Large buckets aggregations

Hi there,
We are testing Elasticsearch to compute large aggregations.

Our queries consists of aggregation that return large number of buckets that we then use in other pipeline aggregations to get the results we need.

Our slowest queries runs in ~10sec on my laptop Can this be optimized on a production environment?

If so what configuration parameters should I tweak, and what would be a
an appropriate server configuration for such a usage.

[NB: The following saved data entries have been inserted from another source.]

Source: an optimization exercise on an open RTL-to-GDS flow (aim: small area, a short achievable clock period and few clock cycles). Production flows keep margins and buffers that such runs may drop. Function was checked by simulation only, so behaviour that the tests miss may differ from the original. Power figures rest on the tool's default switching activity, not on a simulated workload.

$ cat flow/run.sh
#!/bin/bash
# synth_recipe.tcl (not shown) runs the flow's synth.tcl, then flattens the netlist and writes it again
# the make line also repeats each setting of config.mk as NAME=value (left out here)
make -C /OpenROAD-flow-scripts/flow DESIGN_CONFIG=/design/flow/config.mk WORK_HOME=/design/flow/orfs CLKGATE_MAP_FILE= SYNTH_SCRIPT=/design/flow/synth_recipe.tcl finish
$ cat flow/config.mk
export PLATFORM = sky130hd
export DESIGN_NAME = pzip_decompressor
export DESIGN_NICKNAME = pzip_decompressor
export VERILOG_FILES = /design/flow/design.v
export SDC_FILE = /design/flow/constraint.sdc
export NUM_CORES = 4
export LEC_CHECK = 0
export CAP_MARGIN = 20
export CORE_MARGIN = 2
export CORE_UTILIZATION = 40
export SLEW_MARGIN = 20
$ cat flow/constraint.sdc
create_clock -name core_clock -period 15.0 [get_ports {clk}]
set_input_delay 3.0000 -clock core_clock [delete_from_list [all_inputs] [get_ports {clk}]]
set_output_delay 3.0000 -clock core_clock [all_outputs]
set_load 0.01 [all_outputs]
$ cat flow/design.v
module pzip_decompressor (
    input  wire       clk,
    input  wire       rst,
    input  wire       in_valid,
    output wire       in_ready,
    input  wire [7:0] in_data,
    input  wire       in_last,
    output wire       out_valid,
    input  wire       out_ready,
    output wire [7:0] out_data,
    output reg        done,
    output reg        err
);
    localparam [3:0] S_HAS      = 4'd0,    
                     S_TLEN     = 4'd1,    
                     S_TBYTE    = 4'd2,    
                     S_TAG      = 4'd3,    
                     S_RLE_C    = 4'd4,    
                     S_RLE_B    = 4'd5,    
                     S_RLE_OUT  = 4'd6,    
                     S_RAW      = 4'd7,    
                     S_D_FIRST  = 4'd8,    
                     S_D_DELTA  = 4'd9,    
                     S_D_CODE   = 4'd10,   
                     S_D_UNPACK = 4'd11,   
                     S_POUT     = 4'd12,   
                     S_FIN      = 4'd13,   
                     S_DRAIN    = 4'd14;   
    reg  [3:0]  state;
    reg  [15:0] bbuf;
    reg  [4:0]  bcnt;
    reg         last_seen;
    reg  [3:0]  idx;
    reg  [3:0]  tlen;
    reg  [7:0]  trail [0:14];
    reg  [7:0]  run_cnt;
    reg  [7:0]  run_val;
    reg  [2:0]  dbits;
    reg  [7:0]  prev;
    reg  [7:0]  sorted [0:8];
    reg  [3:0]  order  [0:8];
    reg  [31:0] code;
    reg         err_r;
    reg  [3:0]  rd_n;
    always @(*) begin
        case (state)
            S_HAS:     rd_n = 4'd1;
            S_TLEN:    rd_n = 4'd4;
            S_TBYTE:   rd_n = 4'd8;
            S_TAG:     rd_n = 4'd3;
            S_RLE_C:   rd_n = 4'd8;
            S_RLE_B:   rd_n = 4'd8;
            S_RAW:     rd_n = 4'd8;
            S_D_FIRST: rd_n = 4'd8;
            S_D_DELTA: rd_n = {1'b0, dbits};
            S_D_CODE:  rd_n = 4'd8;
            default:   rd_n = 4'd0;
        endcase
    end
    wire        rd_ok     = ({1'b0, rd_n} <= bcnt);
    wire        rd_fire   = (rd_n != 4'd0) && rd_ok;
    wire        truncated = (rd_n != 4'd0) && !rd_ok && last_seen;
    wire [7:0]  rd_val    = bbuf[15:8] >> (4'd8 - rd_n);
    assign in_ready = !last_seen && ((state == S_DRAIN) || (bcnt <= 5'd8));
    wire        accept   = in_valid && in_ready;
    wire [4:0]  used      = rd_fire ? {1'b0, rd_n} : 5'd0;
    wire [4:0]  cnt_after = bcnt - used;
    wire [15:0] shifted   = bbuf << used;
    wire [15:0] inserted  = {in_data, 8'h00} >> cnt_after;
    wire [31:0] code_div  = code / 32'd10;
    wire [3:0]  digit     = code - code_div * 32'd10;
    wire [8:0]  dsum      = {1'b0, prev} + {1'b0, rd_val};
    assign out_valid = (state == S_RLE_OUT) || (state == S_POUT) ||
                       ((state == S_FIN) && (idx != tlen));
    assign out_data  = (state == S_RLE_OUT) ? run_val :
                       (state == S_POUT)    ? sorted[order[idx]] :
                                              trail[idx];
    wire        out_fire = out_valid && out_ready;
    integer i;
    always @(posedge clk) begin
        if (rst) begin
            state     <= S_HAS;
            bbuf      <= 16'd0;
            bcnt      <= 5'd0;
            last_seen <= 1'b0;
            idx       <= 4'd0;
            tlen      <= 4'd0;
            err_r     <= 1'b0;
            done      <= 1'b0;
            err       <= 1'b0;
        end else begin
            done <= 1'b0;
            if (state != S_DRAIN) begin
                bbuf <= accept ? (shifted | inserted) : shifted;
                bcnt <= accept ? (cnt_after + 5'd8) : cnt_after;
            end
            if (accept && in_last)
                last_seen <= 1'b1;
            if (truncated) begin
                err_r <= 1'b1;
                state <= S_DRAIN;
            end else begin
                case (state)
                    S_HAS: if (rd_fire) begin
                        tlen <= 4'd0;
                        state <= rd_val[0] ? S_TLEN : S_TAG;
                    end
                    S_TLEN: if (rd_fire) begin
                        tlen  <= rd_val[3:0];
                        idx   <= 4'd0;
                        state <= (rd_val[3:0] == 4'd0) ? S_TAG : S_TBYTE;
                    end
                    S_TBYTE: if (rd_fire) begin
                        trail[idx] <= rd_val;
                        idx <= idx + 4'd1;
                        if (idx == tlen - 4'd1)
                            state <= S_TAG;
                    end
                    S_TAG: if (rd_fire) begin
                        idx <= 4'd0;
                        case (rd_val[2:0])
                            3'd7: state <= S_FIN;
                            3'd0: state <= S_RLE_C;
                            3'd1: state <= S_RAW;
                            default: begin
                                dbits <= rd_val[2:0] - 3'd2;
                                state <= S_D_FIRST;
                            end
                        endcase
                    end
                    S_RLE_C: if (rd_fire) begin
                        run_cnt <= rd_val;
                        state   <= S_RLE_B;
                    end
                    S_RLE_B: if (rd_fire) begin
                        run_val <= rd_val;
                        state   <= (run_cnt == 8'd0) ? S_TAG : S_RLE_OUT;
                    end
                    S_RLE_OUT: if (out_fire) begin
                        run_cnt <= run_cnt - 8'd1;
                        if (run_cnt == 8'd1)
                            state <= S_TAG;
                    end
                    S_RAW: if (rd_fire) begin
                        sorted[idx] <= rd_val;
                        order[idx]  <= idx;
                        idx <= idx + 4'd1;
                        if (idx == 4'd8) begin
                            idx   <= 4'd0;
                            state <= S_POUT;
                        end
                    end
                    S_D_FIRST: if (rd_fire) begin
                        sorted[0] <= rd_val;
                        prev      <= rd_val;
                        idx       <= 4'd1;
                        state     <= S_D_DELTA;
                    end
                    S_D_DELTA: if (rd_fire || dbits == 3'd0) begin
                        if (dbits != 3'd0 && dsum[8]) begin
                            err_r <= 1'b1;
                            state <= S_DRAIN;
                        end else begin
                            sorted[idx] <= (dbits == 3'd0) ? prev : dsum[7:0];
                            prev        <= (dbits == 3'd0) ? prev : dsum[7:0];
                            idx <= idx + 4'd1;
                            if (idx == 4'd8) begin
                                idx   <= 4'd0;
                                state <= S_D_CODE;
                            end
                        end
                    end
                    S_D_CODE: if (rd_fire) begin
                        code <= {code[23:0], rd_val};
                        idx  <= idx + 4'd1;
                        if (idx == 4'd3) begin
                            idx   <= 4'd0;
                            state <= S_D_UNPACK;
                        end
                    end
                    S_D_UNPACK: begin
                        if (digit == 4'd0) begin
                            err_r <= 1'b1;
                            state <= S_DRAIN;
                        end else begin
                            order[idx] <= digit - 4'd1;
                            code <= code_div;
                            idx  <= idx + 4'd1;
                            if (idx == 4'd8) begin
                                idx   <= 4'd0;
                                state <= S_POUT;
                            end
                        end
                    end
                    S_POUT: if (out_fire) begin
                        idx <= idx + 4'd1;
                        if (idx == 4'd8) begin
                            idx   <= 4'd0;
                            state <= S_TAG;
                        end
                    end
                    S_FIN: begin
                        if (idx == tlen)
                            state <= S_DRAIN;
                        else if (out_fire)
                            idx <= idx + 4'd1;
                    end
                    S_DRAIN: begin
                        if (last_seen || (accept && in_last)) begin
                            done      <= 1'b1;
                            err       <= err_r;
                            err_r     <= 1'b0;
                            last_seen <= 1'b0;
                            bbuf      <= 16'd0;
                            bcnt      <= 5'd0;
                            idx       <= 4'd0;
                            state     <= S_HAS;
                        end
                    end
                    default: state <= S_HAS;
                endcase
            end
        end
    end
endmodule
==> summary.txt <==
[cell type report]
type / count / area, um2
Multi-Input combinational cell: 1573 / 11180
Sequential cell: 328 / 9442
Clock inverter: 13 / 155.1
Inverter: 63 / 236.5
Clock buffer: 50 / 973.4
Timing Repair Buffer: 92 / 763.2
Fill cell: 4921 / 28940
Tap cell: 688 / 860.8
[power by group]
part	switching, W	internal, W	total (W)
Sequential	0.0000415	0.00109	0.00114
Clock	0.000363	0.000494	0.000857
Combinational	0.000970	0.000579	0.00155
[path summary, 6_finish.rpt]
| check | cells after the start | endpoint | startpoint | slack, ns |
|---|---|---|---|---|
| worst max register to register | 53 | order[8][3] | code[31] | 0.87 |
| worst min register to register | 2 | err | err | 0.46 |
| worst min-delay path | 2 | err | err | 0.46 |
| worst max-delay path | 53 | order[8][3] | code[31] | 0.87 |
[per-stage QoR]
step / cells / TNS, ns / worst slack [ns] / hold WS, ns / power (W)
after floorplan: 2111 / 0 / 2.041 / 0.4439 / 0.002259
after global placement: 2720 / 0 / 0.7716 / 0.4459 / 0.002659
after detailed placement: 2720 / 0 / 0.3598 / 0.4544 / 0.002677
after CTS: 2783 / 0 / 0.3339 / 0.4618 / 0.003539
after global routing: 2807 / -2.149 / -0.06586 / 0.4899 / 0.003764
final: 2807 / 0 / 0.8663 / 0.4556 / 0.003541
[cell usage after synthesis (22+ instances only)]
| library cell | n | share of area (%) |
|---|---|---|
| edfxtp_1 | 287 | 41 |
| nor2_1 | 223 | 3.9 |
| nand2_1 | 180 | 3.2 |
| a21oi_1 | 141 | 3.3 |
| o21ai_0 | 110 | 2.6 |
| clkbuf_1 | 109 | 1.9 |
| mux2i_1 | 80 | 3.8 |
| nor3_1 | 68 | 1.6 |
| nand3_1 | 55 | 1.3 |
| inv_1 | 53 | 0.94 |
| mux4_2 | 52 | 5.5 |
| a211oi_1 | 50 | 1.8 |
| dfxtp_1 | 41 | 3.9 |
| o211ai_1 | 37 | 1.3 |
| xnor2_1 | 29 | 1.2 |
| ha_1 | 28 | 1.6 |
| nor2b_1 | 28 | 0.82 |
| a31oi_1 | 22 | 0.65 |
[critical path, delay by kind of cell (launching register included)]
family | cells | cell delay (ns)
compound gates | 26 | 6.85
xor+xnor | 2 | 0.40
fa+ha+maj | 3 | 0.79
buf+inv | 5 | 0.88
flops | 1 | 0.50
mux | 2 | 0.62
simple gates | 15 | 3.75
[cells in the final DEF (no fill, tap or decap), types with 11 or more instances in the layout]
cell,Yosys,routed
a22oi_1,20,20
clkbuf_16,0,36
nand3_1,55,55
buf_4,8,67
clkdlybuf4s50_1,0,24
nand2b_1,18,18
xnor2_1,29,29
o21ai_1,15,14
a21oi_1,141,137
ha_1,28,28
and3_1,21,20
nand2_1,180,178
clkbuf_1,109,12
edfxtp_1,287,287
nor2_1,223,218
mux4_2,52,52
xor2_1,15,15
nand4_1,18,18
nor2b_1,28,28
o211ai_1,37,37
inv_1,53,53
and2_1,20,20
nor3_1,68,67
a211oi_1,50,46
a21o_1,12,12
dfxtp_1,41,39
a221oi_1,16,15
nor4_1,19,17
o21ai_0,110,110
o31ai_1,12,11
a31oi_1,22,21
mux2i_1,80,80
o221ai_1,15,15
a2111oi_0,11,11
[kinds of logic after synthesis]
family,synth area share [%]
AO/OA/AOI/OAI,21.49
XOR/XNOR,1.811
adder cells (fa/ha/maj),2.129
buffers and inverters,4.163
flip-flops,44.36
multiplexers,9.656
AND/OR/NAND/NOR,16.38
[repair_timing]
action | in CTS | in global routing
setup endpoints to repair | 0 | 116
resized for setup | 0 | 31
setup buffers | 0 | 20
[metal layers]
| layer | global-route usage (%) | wire length [um] | up-vias | part of all wire, % |
|---|---|---|---|---|
| met5 | 0 | 0 | - | 0 |
| met4 | 4.776 | 1237 | 0 | 2.1 |
| met3 | 2.773 | 3488 | 91 | 6.0 |
| met2 | 32.30 | 27510 | 635 | 47 |
| met1 | 28.98 | 26310 | 8575 | 45 |
| li1 | - | - | 8129 | - |
[registers in the layout, indices dropped and copies added, names as in the netlist, named ones only]
register and cells:
idx 4, sorted 72, bcnt 5, tlen 4
run_val 8, run_cnt 8, bbuf 16, last_seen 1
state 4, dbits 3, prev 8, code 32
order 36, err_r 1, done 1, trail 120
err 1
==> run_results.csv <==
group,metric,value,unit
outcome,status,"timing/DRC/antenna clean",
layout,finish.utilization,44.93,%
drt,routed_wirelength,58540,um
global_route,grt_pass1_vias,16449,
clock_network,cts_root_buf,"clkbuf_16",
die,fp.dieH,234.6,um
layout,area_growth,10.97,%
layout,drive_gt1_share,13.83,%
sta,report.final.slew_viol_count,0,
critical_path,path_common_cell,"buf_4",
clock_network,path_clk_slew,0.06,ns
clock_network,cts-buffers-inserted,36,
die,ios,25,
layout,nets,2138,
placement,place_area,22120,um2
sta,worst_pin_slew,1.079,ns
clock_network,insertion_delay,0.54,ns
global_route,track_usage,20.18,%
die,core_area,52550,um2
placement,dp_hpwl,39600,um
critical_path,worstPathArrival,14.36,ns
drt,firstDrtPassIters,5,
global_route,antenna_found_initial,0,
global_route,overflow,0,
clock_network,hold_buffers,0,
critical_path,path_max_fanout,21,
placement,io_buffers,24,
clock_network,cts_tree,"done",
logic_synthesis,async_flop_share,0,%
power,leakage,8.057,nW
layout,diodes,0,
power,powerDensity,150.0,nW/um2
logic_synthesis,synth_edf_count,287,
global_route,grt_pass1_wl,91780,um
critical_path,cp.required,15.23,ns
hold_path,hp-class,"reg2reg",
sta,slew_headroom,27.87,%
die,chipWidth,234.6,um
logic_synthesis,ys_ff_latch,328,
clock_network,cts_sinks,328,
die,initial_core_util,40.49,%
sta,setup_viol,0,
drt,drt_iter0_drc,1585,
power,ir_drop,0.0001181,V
critical_path,critical_path_class,"reg2reg",
logic_synthesis,synth-main-ff-cell,"edfxtp_1",
drt,vias_per_cell,6.209,
logic_synthesis,synth_area_per_cell,10.08,um2
critical_path,worst_path_max_delay_cell,"edfxtp_1",
drt,routed-via-count,17430,
critical_path,slowest_delay,0.50,ns
sta,timing.final.crit_share,94.22,%
drt,drc,0,
die,std_cell_rows,84,
job,maxCapViolations,0,
layout,fin_area,23610,um2
logic_synthesis,syn_nets,2155,
drt,ant_nets,0,
logic_synthesis,ys_seq_area_share,44.36,%
clock_network,htree_levels,2,
logic_synthesis,yosysUniqueCellTypes,121,
sta,hold_viol,0,
clock_network,clockBufferDepth,3,
logic_synthesis,netlist_instances,2111,
placement,place.gp.congestion,0.9164,
sta,fin_crit,14.13,ns
logic_synthesis,yosysWarnings,1,
global_route,grt_max_degree,49,
drt,avgRoutedWirePerCell,20.86,um
sta,fmax,70.75,MHz
logic_synthesis,mappedNetlistArea,21280,um2
die,dieArea,55050,um2
sta,fin_skew,0.01598,ns
critical_path,worst_setup_path_end_kind,"flop",
critical_path,worst_setup_path_start_kind,"flop",
Testbench counts, summed over its fixed seeds: cycles 108,553.

## afterwards: timing with drivers on the ports
How much do the figures lean on ideal ports? The routed layout below was timed once more, with nothing changed but the port constraints.
Step 1 (the two cells are an assumption about what drives the block):
set clk [get_ports {clk}]
set_driving_cell -lib_cell sky130_fd_sc_hd__clkbuf_16 $clk
set_driving_cell -lib_cell sky130_fd_sc_hd__buf_2 [delete_from_list [all_inputs] $clk]
Step 2 times the ports against the registers' clock, not the clock port: input delays grow and output delays shrink by t, the midpoint of the rising clock arrivals with the driver on.
Slacks: no drivers / after step 1 / after step 2; pairs: no drivers / after step 1.
shift t [ns]: 0.585
slack for setup (ns): 0.866 / 0.866 / 0.866
slew at the worst register clock pin (ns): 0.06 / 0.06
worst data-port slew with drivers (ns): 0.03
After both steps setup and hold are still met in this run. For this run, drivers alone change the setup slack by 0.000 ns; drivers and shift together by 0.000 ns.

Here is a simplified example of one of our queries

{
  "size": 0,    // skip query result
  "query": { }, // some query skipped for this example
  "aggs": {         
      "my_large_agg": { // create a large aggregations returning ~100k buckets, we are not really interesseted in the raw results but are using the results below in a sum_bucket aggregation
        "terms": {
          "field": "some_id",
          "size": 0
        },
        "aggs": {
          "my_large_agg_avg": {
            "avg": {
              "field": "some_field"
            }
          }
        }
      },
      "my_large_agg_sum": { // bucket aggregation returning the result we want to return to the end user or use in other piped aggregation
        "sum_bucket": {
          "buckets_path": "my_large_agg.my_large_agg_avg"
        }
      }
    }
  }
}

The problem with this approach is that its requires, at search time, that all ids are grouped together and sent back to the coordinating node to then be summed. This does not scale well with either memory usage or CPU and you will probably find, as your data grows, that you run in to bigger problems like OOM errors on your nodes or hit circuit breaker exceptions. In fact we do not recommend you use size: 0 with the terms aggregation at all because of these scaling problems.

Since this data needs to be grouped at some point you might find it more beneficial to do the grouping of each id at index time and create a 'profile' for each 'entity' (id) which contains the average of 'some_field' (together with any other 'entity centric' information and is updated as events come in. You would then have your current 'event-centric' index and also an 'entity-centric' index with each document representing a value of 'some_id'. The result you require here would then be a simple and fast sum aggregation.

You can find more information on the idea of 'entity-centric' indexing here: https://www.elastic.co/videos/entity-centric-indexing-mark-harwood

Hope that helps

Thanks a lot for your detailed answer Colin.
I am going to have a look at the 'entity-centric' indexing.